Bengt Fredrik Lindberg (born 2 February 1986) is a Swedish curler from Karlstad. Lindberg grew up in Hede. He is the bronze medalist at 2014 Winter Olympics.

From 2006 until 2008 he played both Third and Second positions for Sebastian Kraupp. In 2009 he and Kraupp joined Niklas Edin's team with Lindberg throwing Second stones. Lindberg moved to Karlstad in the process.

At their first major tournament, the 2009 Aberdeen European Championships, Fredrik Lindberg and his team pulled off several upsets against established senior teams including reigning 2009 World Bronze Medalists Team Ulsrud from Norway. They lost just two matches in the round robin portion and went on to win both of their Playoff matches defeating Team Switzerland in the Gold Medal match.

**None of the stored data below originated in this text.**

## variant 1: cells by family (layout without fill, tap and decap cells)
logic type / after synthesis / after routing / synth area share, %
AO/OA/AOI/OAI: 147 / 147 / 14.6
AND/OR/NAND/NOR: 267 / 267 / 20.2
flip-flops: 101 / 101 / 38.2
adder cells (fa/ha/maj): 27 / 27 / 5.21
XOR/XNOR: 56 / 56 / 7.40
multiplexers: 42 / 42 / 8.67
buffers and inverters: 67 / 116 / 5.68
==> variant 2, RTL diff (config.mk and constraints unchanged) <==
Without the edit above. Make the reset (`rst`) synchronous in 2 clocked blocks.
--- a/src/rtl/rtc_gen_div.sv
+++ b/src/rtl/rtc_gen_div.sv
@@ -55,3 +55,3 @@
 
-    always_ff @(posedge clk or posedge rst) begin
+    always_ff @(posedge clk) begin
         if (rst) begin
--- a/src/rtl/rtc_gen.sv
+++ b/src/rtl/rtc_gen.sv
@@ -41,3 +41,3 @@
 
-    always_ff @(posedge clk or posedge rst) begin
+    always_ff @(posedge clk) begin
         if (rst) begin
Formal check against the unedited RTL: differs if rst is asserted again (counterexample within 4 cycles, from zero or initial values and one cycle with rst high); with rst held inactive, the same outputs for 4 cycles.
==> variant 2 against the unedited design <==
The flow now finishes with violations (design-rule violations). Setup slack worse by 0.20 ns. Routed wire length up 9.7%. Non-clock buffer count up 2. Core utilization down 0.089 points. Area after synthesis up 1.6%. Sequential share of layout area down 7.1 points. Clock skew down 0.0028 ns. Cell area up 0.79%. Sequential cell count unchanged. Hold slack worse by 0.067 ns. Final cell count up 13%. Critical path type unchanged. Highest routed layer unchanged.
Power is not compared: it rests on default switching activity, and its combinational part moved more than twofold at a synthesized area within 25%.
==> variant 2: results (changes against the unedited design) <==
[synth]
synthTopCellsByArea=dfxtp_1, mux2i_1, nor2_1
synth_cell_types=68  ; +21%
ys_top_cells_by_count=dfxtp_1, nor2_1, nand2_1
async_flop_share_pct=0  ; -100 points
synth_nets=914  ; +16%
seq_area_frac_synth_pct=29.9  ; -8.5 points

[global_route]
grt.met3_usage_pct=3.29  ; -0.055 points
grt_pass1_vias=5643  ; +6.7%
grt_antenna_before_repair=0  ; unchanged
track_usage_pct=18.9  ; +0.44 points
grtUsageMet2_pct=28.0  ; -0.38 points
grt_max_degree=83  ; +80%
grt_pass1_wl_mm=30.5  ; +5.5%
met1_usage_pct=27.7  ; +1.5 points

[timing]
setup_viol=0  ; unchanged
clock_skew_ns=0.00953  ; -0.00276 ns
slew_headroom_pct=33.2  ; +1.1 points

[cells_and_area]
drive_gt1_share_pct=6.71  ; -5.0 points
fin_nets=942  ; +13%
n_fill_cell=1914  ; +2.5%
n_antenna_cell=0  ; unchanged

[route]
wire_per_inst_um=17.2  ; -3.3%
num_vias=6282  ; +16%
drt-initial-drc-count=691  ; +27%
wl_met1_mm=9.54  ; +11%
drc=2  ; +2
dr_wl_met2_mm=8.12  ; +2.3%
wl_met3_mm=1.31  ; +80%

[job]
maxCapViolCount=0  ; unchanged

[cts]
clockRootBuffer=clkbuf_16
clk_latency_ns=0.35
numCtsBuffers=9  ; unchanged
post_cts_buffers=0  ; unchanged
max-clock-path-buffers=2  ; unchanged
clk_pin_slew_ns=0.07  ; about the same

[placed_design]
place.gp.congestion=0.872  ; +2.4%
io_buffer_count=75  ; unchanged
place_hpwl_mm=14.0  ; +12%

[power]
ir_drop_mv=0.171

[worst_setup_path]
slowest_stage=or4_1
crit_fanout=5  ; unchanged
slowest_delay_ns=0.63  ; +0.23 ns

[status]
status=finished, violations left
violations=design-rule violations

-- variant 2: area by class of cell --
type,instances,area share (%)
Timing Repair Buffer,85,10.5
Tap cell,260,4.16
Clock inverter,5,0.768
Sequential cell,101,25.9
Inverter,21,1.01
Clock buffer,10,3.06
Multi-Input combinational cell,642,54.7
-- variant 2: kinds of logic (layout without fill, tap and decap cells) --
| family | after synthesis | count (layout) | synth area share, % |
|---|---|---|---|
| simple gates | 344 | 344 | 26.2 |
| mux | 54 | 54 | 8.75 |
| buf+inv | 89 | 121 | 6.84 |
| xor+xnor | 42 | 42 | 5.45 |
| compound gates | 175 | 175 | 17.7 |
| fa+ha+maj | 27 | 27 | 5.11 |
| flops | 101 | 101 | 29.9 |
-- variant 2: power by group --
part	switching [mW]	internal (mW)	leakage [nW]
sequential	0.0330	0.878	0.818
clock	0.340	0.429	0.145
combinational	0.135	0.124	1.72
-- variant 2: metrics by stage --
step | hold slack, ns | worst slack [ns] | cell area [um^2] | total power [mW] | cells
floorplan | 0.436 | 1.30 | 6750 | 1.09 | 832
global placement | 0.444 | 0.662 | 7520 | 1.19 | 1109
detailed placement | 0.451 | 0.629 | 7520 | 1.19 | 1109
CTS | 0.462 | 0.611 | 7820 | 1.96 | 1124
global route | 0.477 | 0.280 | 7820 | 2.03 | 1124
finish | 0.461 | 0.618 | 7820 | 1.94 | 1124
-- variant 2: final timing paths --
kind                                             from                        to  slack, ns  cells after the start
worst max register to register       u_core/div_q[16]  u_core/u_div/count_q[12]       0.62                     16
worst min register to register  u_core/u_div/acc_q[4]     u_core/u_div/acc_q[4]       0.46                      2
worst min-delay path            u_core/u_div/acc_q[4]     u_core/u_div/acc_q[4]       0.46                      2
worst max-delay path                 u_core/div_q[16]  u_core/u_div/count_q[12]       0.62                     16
**config.mk**
```make
export PLATFORM = sky130hd
export DESIGN_NAME = instr_encoder_flat
export DESIGN_NICKNAME = d
export VERILOG_FILES = /design/src/rtl/instr_encoder_if.sv /design/src/rtl/instr_encoder.sv /design/src/flat_wrapper.sv
export SDC_FILE = /design/constraint.sdc
export NUM_CORES = 1
export LEC_CHECK = 0
export ABC_AREA = 1
export CORE_ASPECT_RATIO = 0.75
export CORE_MARGIN = 2
export CORE_UTILIZATION = 35
export CTS_CLUSTER_SIZE = 14
export DETAILED_ROUTE_END_ITERATION = 16
export PLACE_DENSITY = 0.6
export SYNTH_ARGS = -nofsm -noshare
export SYNTH_HDL_FRONTEND = slang
export SYNTH_SLANG_ARGS = --single-unit
```
**constraint.sdc**
```tcl
create_clock -name clk_i -period 3.49 [get_ports clk_i]
set_input_delay 0.349 -clock clk_i [delete_from_list [all_inputs] [get_ports clk_i]]
set_output_delay 0.349 -clock clk_i [all_outputs]
set_load 0.02 [all_outputs]
```
**config.mk**
```make
export PLATFORM = sky130hd
export DESIGN_NAME = branch_pc_unit_flat
export DESIGN_NICKNAME = d
export VERILOG_FILES = /design/src/rtl/branch_pc_unit_pkg.sv /design/src/rtl/branch_pc_unit_if.sv /design/src/rtl/branch_cond_eval.sv /design/src/rtl/branch_pc_unit.sv /design/src/flat_wrapper.sv
export SDC_FILE = /design/constraint.sdc
export NUM_CORES = 1
export LEC_CHECK = 0
export CAP_MARGIN = 20
export CORE_UTILIZATION = 52
export DETAILED_ROUTE_END_ITERATION = 10
export PLACE_DENSITY = 0.82
export SLEW_MARGIN = 20
export SYNTH_ARGS = -nofsm -noshare
export SYNTH_HDL_FRONTEND = slang
export SYNTH_HIERARCHICAL = 1
export SYNTH_SLANG_ARGS = --single-unit
```
**constraint.sdc**
```tcl
create_clock -name clk -period 4.3 [get_ports clk]
set_clock_uncertainty 0.05 [all_clocks]
set_input_delay 0.645 -clock clk [delete_from_list [all_inputs] [get_ports clk]]
set_output_delay 0.645 -clock clk [all_outputs]
set_load 0.02 [all_outputs]
```
**src/rtl/output_serializer.sv**
```systemverilog
// Streams a captured 4x4 matrix out one element per accepted transfer over a
// valid/ready handshake, with a one-cycle done pulse after the final element.
module output_serializer #(
  parameter int ELEM_W = 16,
  parameter int N_ELEM = 16,
  localparam int BUS_W = ELEM_W * N_ELEM,
  localparam int IDX_W = (N_ELEM > 1) ? $clog2(N_ELEM) : 1
) (
  input  logic              clk,
  input  logic              reset,
  input  logic              load,
  input  logic [BUS_W-1:0]  matrix_in,
  input  logic              out_ready,
  output logic              out_valid,
  output logic [ELEM_W-1:0] out_data,
  output logic [IDX_W-1:0]  out_index,
  output logic              out_last,
  output logic              busy,
  output logic              done
);

  localparam logic [1:0] IDLE = 2'd0;
  localparam logic [1:0] LOAD = 2'd1;
  localparam logic [1:0] SEND = 2'd2;
  localparam logic [1:0] DONE = 2'd3;

  localparam logic [IDX_W-1:0] LAST_IDX = IDX_W'(N_ELEM - 1);

  logic [1:0]       state;
  logic [IDX_W-1:0] idx;
  logic [IDX_W-1:0] idx_next;
  logic [BUS_W-1:0] shadow;

  function automatic logic [ELEM_W-1:0] elem_at(input logic [BUS_W-1:0] m,
                                                input logic [IDX_W-1:0] k);
    return m[int'(k)*ELEM_W +: ELEM_W];
  endfunction

  always_comb begin
    idx_next = idx + IDX_W'(1);
  end

  // Every output is a flop; next values are computed from state and the
  // shadow copy so load/out_ready never reach an output combinationally.
  always_ff @(posedge clk or negedge reset) begin
    if (!reset) begin
      state     <= IDLE;
      idx       <= '0;
      shadow    <= '0;
      out_valid <= 1'b0;
      out_data  <= '0;
      out_index <= '0;
      out_last  <= 1'b0;
      busy      <= 1'b0;
      done      <= 1'b0;
    end else begin
      case (state)
        IDLE: begin
          if (load) begin
            shadow <= matrix_in;
            busy   <= 1'b1;
            state  <= LOAD;
          end
        end
        LOAD: begin
          idx       <= '0;
          out_valid <= 1'b1;
          out_data  <= elem_at(shadow, '0);
          out_index <= '0;
          out_last  <= (N_ELEM == 1);
          state     <= SEND;
        end
        SEND: begin
          // out_valid is always high here, so out_ready alone marks a transfer
          if (out_ready) begin
            if (idx == LAST_IDX) begin
              out_valid <= 1'b0;
              out_last  <= 1'b0;
              done      <= 1'b1;
              state     <= DONE;
            end else begin
              idx       <= idx_next;
              out_data  <= elem_at(shadow, idx_next);
              out_index <= idx_next;
              out_last  <= (idx_next == LAST_IDX);
            end
          end
        end
        DONE: begin
          done  <= 1'b0;
          busy  <= 1'b0;
          state <= IDLE;
        end
        default: state <= IDLE;
      endcase
    end
  end

endmodule

```
**config.mk**
```make
export PLATFORM = sky130hd
export DESIGN_NAME = output_serializer
export DESIGN_NICKNAME = d
export VERILOG_FILES = /design/src/rtl/output_serializer.sv
export SDC_FILE = /design/constraint.sdc
export NUM_CORES = 1
export LEC_CHECK = 0
export BUFFER_PORTS_ARGS = -buffer_cell sky130_fd_sc_hd__buf_2
export CAP_MARGIN = 30
export CORE_MARGIN = 2
export CORE_UTILIZATION = 54
export CTS_BUF_LIST = sky130_fd_sc_hd__clkbuf_16
export DETAILED_ROUTE_END_ITERATION = 12
export GPL_ROUTABILITY_DRIVEN = 0
export PLACE_DENSITY = 0.8
export REMOVE_ABC_BUFFERS = 1
export SKIP_LAST_GASP = 1
export SYNTH_ARGS = -nofsm -noshare
export SYNTH_HDL_FRONTEND = slang
export SYNTH_SLANG_ARGS = --single-unit
```
**constraint.sdc**
```tcl
create_clock -name clk -period 3.1 [get_ports clk]
set_input_delay 0.155 -clock clk [delete_from_list [all_inputs] [get_ports clk]]
set_output_delay 0.155 -clock clk [all_outputs]
set_load 0.005 [all_outputs]
```
==> results of run 1 <==
==> placed cells by master, fill, tap and decap left out, types with 2 or more instances in the layout <==
| master | n |
|---|---|
| a21oi_1 | 4 |
| a221o_1 | 16 |
| a22oi_1 | 15 |
| a32oi_1 | 16 |
| buf_12 | 9 |
| buf_2 | 282 |
| buf_4 | 16 |
| bufinv_16 | 6 |
| clkbuf_16 | 31 |
| clkinv_1 | 6 |
| clkinv_2 | 4 |
| dfrtp_1 | 281 |
| diode_2 | 9 |
| dlygate4sd3_1 | 259 |
| ha_1 | 5 |
| inv_1 | 11 |
| mux2_2 | 256 |
| mux4_1 | 4 |
| mux4_2 | 60 |
| nand2_1 | 43 |
| nor2_1 | 2 |
| nor3_4 | 2 |
| o21ai_0 | 7 |
==> flip-flops by register name (all words and copies together) (netlist names) <==
name,count
shadow,256
out_last,1
done,1
out_valid,1
idx,4
state,2
busy,1
out_data,16
==> per-stage QoR <==
stage / power (W) / area (um2) / hold slack (ns) / instances
floorplan: 0.01096 / 12280 / -0.1406 / 733
global placement: 0.01231 / 14420 / 0.2755 / 1326
detailed placement: 0.01258 / 14420 / 0.2704 / 1326
CTS: 0.01660 / 18040 / 0.2814 / 1639
global route: 0.01770 / 18050 / 0.3405 / 1645
finish: 0.01693 / 18060 / 0.2671 / 1648
==> logic make-up after synthesis <==
logic type | count (synthesis)
muxes | 321
xor gates and xnor gates | 3
DFF | 282
and+or+nand+nor | 56
buffers and inverters | 58
AOI/OAI and AO/OA | 61
adders and majority gates | 6
==> worst max-delay path: stages, from the launching register on <==
cell and delay (ns):
dfrtp_1 0.45, ha_1 0.41, xor2_4 0.21, buf_4 0.41
mux4_2 0.57, a22oi_1 0.19, a32oi_1 0.07, a221o_1 0.30
==> area by class of cell <==
type,count,area [um2]
sequential,282,7058
inverter,4,15.01
antenna,9,22.52
multi-input combinational,447,5266
clock inverter,23,249.0
timing repair buffer,567,4319
clock buffer,31,775.7
tap,285,356.6
fill,1191,4647
==> where the power goes <==
group / switching (W) / internal, W / leakage (nW) / total (W)
logic: 0.00262 / 0.00380 / 4.22 / 0.00642
clock network: 0.00148 / 0.00229 / 0.529 / 0.00377
registers: 0.00117 / 0.00558 / 3.34 / 0.00675
total: 0.00527 / 0.0117 / 8.09 / 0.0169
==> layer usage <==
layer	part of all wire	up-vias	wire length (um)	global-route usage
li1	-	4073	-	-
met1	0.35	4775	13560	0.3571
met2	0.53	451	20450	0.5651
met3	0.056	163	2141	0.06397
met4	0.062	0	2392	0.1883
met5	0	-	0	0
==> how the worst max path moves through the flow <==
stage | endpoint | from | slack, ns
final | out_data[15] | idx[1] | 0.35
after global routing | out_data[7] | idx[1] | 0.19
after CTS | out_data[15] | idx[1] | 0.34
after detailed placement | out_data[7] | idx[1] | 0.35
after global placement | out_data[2] | idx[1] | 0.48
after floorplan | shadow[0] | state[0] | -3.87
==> flow_metrics.py, run 1 <==
metrics = {
    "outcome": {
        "status": "finished, final reports clean",
    },
    "grt": {
        "grt_pass1_wl_um": 58590,
        "grt_antenna_before_repair": 6,
        "grt_max_degree": 107,
        "grt_pass1_vias": 10700,
        "grt-ovfl-total": 0,
        "grt_use_total": 0.3188,
    },
    "yosys": {
        "ys_top_cells_by_area": "dfrtp_1 56%, mux2_2 23%, mux4_2 11%",
        "yosys_warnings": 0,
        "synth_area_um2": 12520,
        "synthAdderAreaFrac": 0.005994,
        "async_flop_share": 1.000,
        "synth.most_common_cell": "dfrtp_1",
        "ys_types": 32,
        "yosysTopAreaCell": "dfrtp_1",
        "synth_area_per_cell_um2": 15.91,
        "synth_compound_gate_area_share": 0.03936,
        "synthFlopType": "dfrtp_1",
        "ys_ff_latch": 282,
        "synth_enable_flop_cells": 0,
        "synth_common_cells": "282 x dfrtp_1, 256 x mux2_2, 60 x mux4_2",
        "synth_xor_area_frac": 0.004196,
        "postSynthCellCount": 787,
        "synth_mux_area_frac": 0.3473,
        "synth_top_family_by_area": "multiplexers",
        "synthSimpleGateAreaFrac": 0.01938,
        "synth-seq-area-share": 0.5634,
        "synth_top_area_frac": 0.5634,
    },
    "routing": {
        "first_pass_iters": 5,
        "drtIter0Drc": 552,
        "drc": 0,
        "detail-route-antenna-nets": 0,
        "wl_per_cell_um": 23.39,
        "avgViaCountPerCell": 5.742,
        "finalWirelength_um": 38550,
        "via_count": 9462,
    },
    "clocking": {
        "cts_hold_buf": 259,
        "clk_pin_slew_worst_paths_ns": 0.06,
        "ctsResizeCount": 0,
        "cts_num_sinks": 282,
        "cts_setup_buffers": 0,
        "clock_latency_ns": 0.55,
        "cts_inserted_buffers": 30,
        "h-tree-depth": 1,
        "cts_tree": "yes",
        "cts_root_buf": "clkbuf_16",
        "clockBufferDepth": 3,
    },
    "floorplan": {
        "fp.dieW_um": 156.3,
        "row_count": 55,
        "io_pins": 284,
        "initial_utilization": 0.5515,
        "die-area_um2": 24430,
        "die_y_um": 156.3,
        "core_area_um2": 22710,
    },
    "setup_path": {
        "r2r-end": "out_data[15]",
        "arrival_ns": 3.17,
        "worstSetupPathType": "reg2reg",
        "crit_fanout": 24,
        "r2r-start": "idx[1]",
        "rrSetupSlack_ns": 0.35,
        "critPathLaunchType": "flip-flop",
        "r2r_cells": 7,
        "cp-end-kind": "flip-flop",
        "crit_required_ns": 3.52,
    },
    "timing": {
        "tightest_slew_ns": 0.8125,
        "fin_skew_ns": 0.01097,
        "final_max_slew_viol_count": 0,
        "rsz0062_at_grt": "false",
        "layout_setup_ws_ns": 0.3521,
        "setup_viol": 0,
        "slew_headroom": 0.4583,
        "fin_tns_setup_ns": 0,
        "finalCritPeriodShare": 0.8864,
        "hold_violations": 0,
        "min_period_ns": 2.748,
        "fmax_mhz": 363.9,
    },
    "finish": {
        "syn2layout_area_growth_pct": 44.22,
        "fin_nets": 1598,
        "drive_above_1_share": 0.4993,
        "fin_util": 0.7954,
    },
    "power_and_ir_drop": {
        "p_leak_nw": 8.092,
        "peakVddDrop_v": 0.0004874,
        "power_density_nw_per_um2": 937.4,
    },
    "hold_path": {
        "min_path_type": "in2async",
    },
    "flow_run": {
        "drv_cap": 0,
    },
    "place": {
        "port-buffer-count": 283,
        "dp_slack_ns": 0.3524,
        "dp_hpwl_um": 20680,
    },
}
No activity file was read; power rests on OpenSTA's default activity.
==> inputs of run 2 (changes only) <==
--- a/config.mk
+++ b/config.mk
@@ -7,14 +7,13 @@
 export LEC_CHECK = 0
 export BUFFER_PORTS_ARGS = -buffer_cell sky130_fd_sc_hd__buf_2
 export CAP_MARGIN = 30
-export CORE_MARGIN = 2
+export CORE_MARGIN = 5
 export CORE_UTILIZATION = 54
 export CTS_BUF_LIST = sky130_fd_sc_hd__clkbuf_16
 export DETAILED_ROUTE_END_ITERATION = 12
 export GPL_ROUTABILITY_DRIVEN = 0
 export PLACE_DENSITY = 0.8
 export REMOVE_ABC_BUFFERS = 1
-export SKIP_LAST_GASP = 1
 export SYNTH_ARGS = -nofsm -noshare
 export SYNTH_HDL_FRONTEND = slang
 export SYNTH_SLANG_ARGS = --single-unit
==> run 2 against run 1 <==
Via count is 0.15% lower. Routed wire length is 1.6% higher. Power is 3.5% lower. Cell count is 0.67% lower. Critical path type unchanged. Die area is 7.8% higher. Sequential share of layout area is 0.44 points higher. Fmax hardly changed.
==> flow_metrics.py, run 2 (synthesized netlist as in run 1, its figures left out) <==
metrics = {
    "setup_path": {
        "crit_family": "compound AO/OA/AOI/OAI gates",
        "cp-end-kind": "flip-flop",
        "r2r-end": "out_data[4]",
        "crit_buf_inv": 1,
        "worstSetupPathType": "reg2reg",
        "cp-endpoint": "out_data[4]",
        "path_cells": "ha_1, xor2_4, buf_12, mux4_2, a22oi_1, a32oi_1, a221o_1",
        "crit_cells": 7,
        "r2r-start": "idx[1]",
        "critPathLaunchType": "flip-flop",
        "rrSetupSlack_ns": 0.35,
        "arrival_ns": 3.17,
        "r2r_cells": 7,
        "crit_path_max_incr_delay_ns": 0.57,
        "critical_path.slowest_cell": "mux4_2",
        "crit_required_ns": 3.52,
        "crit_fanout": 49,
        "worstSetupStartpoint": "idx[1]",
    },
    "clocking": {
        "cts_root_buf": "clkbuf_16",
        "cts_setup_buffers": 0,
        "cts_inserted_buffers": 29,
        "clk_pin_slew_worst_paths_ns": 0.06,
        "cts_num_sinks": 282,
        "ctsResizeCount": 0,
        "clockBufferDepth": 3,
        "h-tree-depth": 1,
        "clock_latency_ns": 0.55,
        "cts_tree": "yes",
    },
    "finish": {
        "fin_nets": 1596,
        "multi_input_area_um2": 5266,
        "fin_util": 0.7864,
        "regMostFlops": "shadow",
        "seq_area_um2": 7058,
        "final_cell_mix": "282 x buf_2, 281 x dfrtp_1, 259 x dlygate4sd3_1, 256 x mux2_2, 60 x mux4_2",
        "drive_above_1_share": 0.4981,
        "top_regs": "shadow x256, out_data x16, idx x4",
        "final_common_cell": "buf_2",
        "final_area_um2": 17860,
        "fill_cells": 1226,
        "syn2layout_area_growth_pct": 42.60,
        "largest_reg_flops": 256,
    },
    "power_and_ir_drop": {
        "power_density_nw_per_um2": 915.0,
        "p_int_w": 0.01119,
        "comb_power_share": 0.387,
        "peakVddDrop_v": 0.0004981,
        "p_clk_frac": 0.199,
        "p_leak_nw": 7.999,
        "seq_power_share": 0.413,
        "switching_share": 0.3155,
        "p_sw_w": 0.005155,
    },
    "routing": {
        "avgViaCountPerCell": 5.772,
        "drtIter0Drc": 595,
        "via_count": 9448,
        "finalWirelength_um": 39150,
        "wl_per_cell_um": 23.92,
        "drc": 0,
        "first_pass_iters": 5,
        "detail-route-antenna-nets": 0,
    },
    "floorplan": {
        "initial_utilization": 0.5515,
        "core_area_um2": 22710,
        "io_pins": 284,
        "die_y_um": 162.3,
        "fp.dieW_um": 162.3,
        "row_count": 55,
        "die-area_um2": 26340,
    },
    "grt": {
        "grt_use_total": 0.2976,
        "grt_antenna_before_repair": 3,
        "grt_pass1_vias": 10790,
        "grt-ovfl-total": 0,
        "grt_pass1_wl_um": 60400,
        "grt_max_degree": 97,
    },
    "timing": {
        "min_period_ns": 2.745,
        "tightest_slew_ns": 0.8387,
        "slew_headroom": 0.4409,
        "fmax_mhz": 364.3,
        "rsz0062_at_grt": "false",
        "finalCritPeriodShare": 0.8855,
        "hold_violations": 0,
        "final_max_slew_viol_count": 0,
        "fin_tns_setup_ns": 0,
        "fin_skew_ns": 0.01680,
        "setup_viol": 0,
    },
    "outcome": {
        "status": "finished, final reports clean",
    },
    "place": {
        "placed_area_um2": 14390,
        "dp_hpwl_um": 21140,
        "port-buffer-count": 283,
    },
    "hold_path": {
        "min_path_type": "in2async",
    },
    "flow_run": {
        "drv_cap": 0,
    },
}
run 2: worst min-delay path by stage:
stage | endpoint | slack [ns]
2_1_floorplan | busy | -0.14
3_3_place_gp | shadow[135] | 0.25
3_5_place_dp | shadow[245] | 0.25
4_1_cts | shadow[245] | 0.26
5_1_grt | shadow[183] | 0.33
6_report | shadow[121] | 0.27
run 2: layout make-up:
class                           instances  share of cell area
Multi-Input combinational cell        447              0.2949
Sequential cell                       282              0.3952
Clock buffer                           29             0.04063
Inverter                                4           0.0008407
Timing Repair Buffer                  566              0.2400
Clock inverter                         21            0.008057
Antenna cell                            3           0.0004203
Tap cell                              285             0.01997
run 2: what timing repair did:
item	CTS	global route
hold buffers	259	0
endpoints found under the hold margin	350	0
setup endpoints to repair	0	0
run 2: power groups by stage:
stage	registers [W]	clock network (W)	logic (W)
finish	0.00675	0.00326	0.00633
floorplan	0.00629	0	0.00467
detailed placement	0.00660	0	0.00593
global route	0.00689	0.00348	0.00678
global placement	0.00650	0	0.00573
CTS	0.00656	0.00330	0.00622
run 2: layer usage:
metal / wire (um) / GRT usage / vias to the layer above
li1: - / - / 4065
met1: 13800 / 0.3487 / 4798
met2: 21050 / 0.5320 / 436
met3: 2099 / 0.04720 / 149
met4: 2207 / 0.1492 / 0
met5: 0 / 0 / -
run 2: per-stage QoR:
step	total power [W]	hold WS (ns)	cells	setup WS (ns)
floorplan	0.01096	-0.1406	733	-3.875
global placement	0.01223	0.2466	1325	0.5421
detailed placement	0.01253	0.2486	1325	0.4281
CTS	0.01608	0.2565	1634	0.3863
global route	0.01714	0.3259	1637	0.1738
finish	0.01634	0.2701	1637	0.3548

Lindberg and his team represented Sweden at the 2010 Winter Olympics in Vancouver, British Columbia, Canada where they placed fourth.

Since the 2010 Olympics, the Edin team won the 2013 Ford World Men's Curling Championship, the 2012 European Curling Championships, won silver at the 2011 European Curling Championships and bronze medals at the 2011 and 2012 World Curling Championships.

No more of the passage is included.